A 36-Year-Old Woman With Cramping and Diarrhea

Alexander Potashinsky, MD; John W. Birk, MD

Disclosures

March 20, 2018

In the age of food fads and needless gluten avoidance, clinicians still need to recognize NCGS. A high degree of suspicion should be present in patients who are believed to have IBS but who demonstrate extraintestinal symptoms, as well as patients who have features of celiac disease but negative serologic testing results. Active research is being done to determine the exact pathophysiology of NCGS and to determine markers of disease that would enable more definitive testing.

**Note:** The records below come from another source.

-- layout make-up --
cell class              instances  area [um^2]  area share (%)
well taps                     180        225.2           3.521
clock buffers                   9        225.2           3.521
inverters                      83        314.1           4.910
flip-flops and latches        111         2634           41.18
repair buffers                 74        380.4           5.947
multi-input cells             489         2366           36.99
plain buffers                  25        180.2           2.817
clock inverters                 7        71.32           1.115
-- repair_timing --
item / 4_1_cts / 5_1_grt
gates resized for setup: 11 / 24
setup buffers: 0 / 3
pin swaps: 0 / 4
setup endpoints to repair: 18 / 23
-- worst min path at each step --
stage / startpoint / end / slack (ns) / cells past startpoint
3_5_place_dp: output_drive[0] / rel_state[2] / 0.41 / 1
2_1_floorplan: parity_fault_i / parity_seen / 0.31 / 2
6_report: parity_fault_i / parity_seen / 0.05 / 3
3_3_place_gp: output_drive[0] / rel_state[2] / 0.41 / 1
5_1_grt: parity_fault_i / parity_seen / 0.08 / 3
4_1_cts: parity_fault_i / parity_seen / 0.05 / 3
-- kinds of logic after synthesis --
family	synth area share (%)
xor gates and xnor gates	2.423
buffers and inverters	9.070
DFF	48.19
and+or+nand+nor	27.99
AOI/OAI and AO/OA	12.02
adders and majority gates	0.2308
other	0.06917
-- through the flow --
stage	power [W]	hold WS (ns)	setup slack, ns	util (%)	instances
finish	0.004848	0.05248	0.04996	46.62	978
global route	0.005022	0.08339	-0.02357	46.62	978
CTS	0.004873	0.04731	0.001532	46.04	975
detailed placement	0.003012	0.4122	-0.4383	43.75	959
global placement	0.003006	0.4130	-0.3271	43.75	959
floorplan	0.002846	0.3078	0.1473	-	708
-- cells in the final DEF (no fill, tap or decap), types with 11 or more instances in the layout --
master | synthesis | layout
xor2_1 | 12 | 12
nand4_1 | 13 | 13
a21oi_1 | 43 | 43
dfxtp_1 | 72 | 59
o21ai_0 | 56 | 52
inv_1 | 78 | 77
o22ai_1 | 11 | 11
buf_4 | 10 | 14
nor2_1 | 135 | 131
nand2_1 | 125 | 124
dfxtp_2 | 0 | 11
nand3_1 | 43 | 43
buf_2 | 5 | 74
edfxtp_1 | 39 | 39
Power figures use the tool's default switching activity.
--- config.mk ---
export PLATFORM = sky130hd
export DESIGN_NAME = nested_irq_controller
export DESIGN_NICKNAME = d
export VERILOG_FILES = /design/src/inc/irq_ctrl_pkg.sv /design/src/nested_irq_controller.sv
export SDC_FILE = /design/constraint.sdc
export NUM_CORES = 1
export LEC_CHECK = 0
export ABC_AREA = 1
export BUFFER_PORTS_ARGS = -buffer_cell sky130_fd_sc_hd__buf_4
export CORE_MARGIN = 1
export CORE_UTILIZATION = 60
export CTS_CLUSTER_SIZE = 30
export DETAILED_ROUTE_END_ITERATION = 7
export PLACE_DENSITY = 0.79
export SLEW_MARGIN = 20
export SYNTH_ARGS = -nofsm -noshare
export SYNTH_HDL_FRONTEND = slang
export SYNTH_SLANG_ARGS = --single-unit
--- constraint.sdc ---
create_clock -name mclk -period 38.3 [get_ports mclk]
set_input_delay 7.66 -clock mclk [delete_from_list [all_inputs] [get_ports mclk]]
set_output_delay 7.66 -clock mclk [all_outputs]
set_load 0.02 [all_outputs]
--- src/inc/irq_ctrl_pkg.sv ---
// Constants, register map and carrier types of the nested interrupt controller.
package irq_ctrl_pkg;

   // ---------------------------------------------------------------
   // Sizes.
   // ---------------------------------------------------------------
   localparam int IRQ_COUNT = 32;
   localparam int PRIO_W = 4;
   localparam int ID_W = 9;
   localparam logic [ID_W-1:0] ID_LIMIT = 9'h020;

   // ---------------------------------------------------------------
   // Register byte addresses; each bank holds eight words.
   // ---------------------------------------------------------------
   localparam logic [31:0] OFS_EN_SET = 32'he000e100;
   localparam logic [31:0] OFS_EN_CLR = 32'he000e180;
   localparam logic [31:0] OFS_PEND_SET = 32'he000e200;
   localparam logic [31:0] OFS_PEND_CLR = 32'he000e280;
   localparam logic [31:0] OFS_ACTIVE = 32'he000e300;
   localparam logic [31:0] OFS_LEVEL_SEL = 32'he000e380;
   localparam logic [31:0] OFS_PRIO = 32'he000e400;
   localparam logic [31:0] OFS_TRIGGER = 32'he000ef00;
   localparam logic [31:0] BANK_MASK = 32'hffffffe0;

   // ---------------------------------------------------------------
   // Field positions and reset values.
   // ---------------------------------------------------------------
   localparam int PRIO_FIELD_LSB = 4;
   localparam int BYTE_W = 8;
   localparam int TRIG_ID_LSB = 0;
   localparam logic [31:0] PRIO_LOW_NIBBLES = 32'h0f0f0f0f;
   localparam logic [31:0] WORD_RST = 32'h00000000;
   localparam logic [PRIO_W-1:0] PRIO_RST = 4'h0;

   // ---------------------------------------------------------------
   // Carriers.
   // ---------------------------------------------------------------
   typedef struct packed {
      logic [31:0] addr;
      logic [31:0] wdata;
      logic [3:0] be;
      logic wr;
      logic rd;
   } bus_req_s;

   typedef struct packed {
      logic valid;
      logic [ID_W-1:0] num;
      logic [PRIO_W-1:0] prio;
   } core_req_s;

   typedef struct packed {
      logic ack;
      logic done;
      logic [ID_W-1:0] done_num;
   } core_rsp_s;

   typedef struct packed {
      logic [IRQ_COUNT-1:0] en;
      logic [IRQ_COUNT-1:0] pend;
      logic [IRQ_COUNT-1:0] act;
      logic [IRQ_COUNT-1:0] level;
      logic [IRQ_COUNT-1:0] line_prev;
      logic [IRQ_COUNT-1:0][PRIO_W-1:0] prio;
      logic [31:0] rdata;
      core_req_s pres;
   } state_s;

   localparam state_s STATE_RST = '0;

endpackage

Besides a gluten-free diet, further treatment options for NCGS are currently under investigation. These include use of probiotics for alleviation of NCGS-related symptoms while maintaining a gluten-free diet and reintroduction of gluten in a controlled environment. This is intended to resolve gut dysbiosis by reintroducing gut flora, reducing both gut and systemic inflammation.[5] The enzyme Aspergillus niger prolyl endoprotease (AN-PEP) has been reported to significantly enhance gluten digestion in the stomach of healthy individuals. Thus, it could be considered another treatment option for these patients by means of degrading gluten before it affects the human gut, allowing individuals to enjoy food without dietary restrictions, worrisome symptoms, or soaring food costs.[5]

The patient in this case had already initiated her own treatment by starting a gluten-free diet. After other common causes of her symptoms, such as uncontrolled thyroid disease and celiac disease, were ruled out, she was evaluated with a simplified food challenge for NCGS. She was asked to use gluten-containing bread, which led to a relapse of symptoms, and then gluten-free bread, which led to resolution of symptoms. Given this high degree of correlation, she was diagnosed with NCGS and was relieved to find out the cause of her problems. One year after starting a strict gluten-free diet, she remains mostly symptom-free.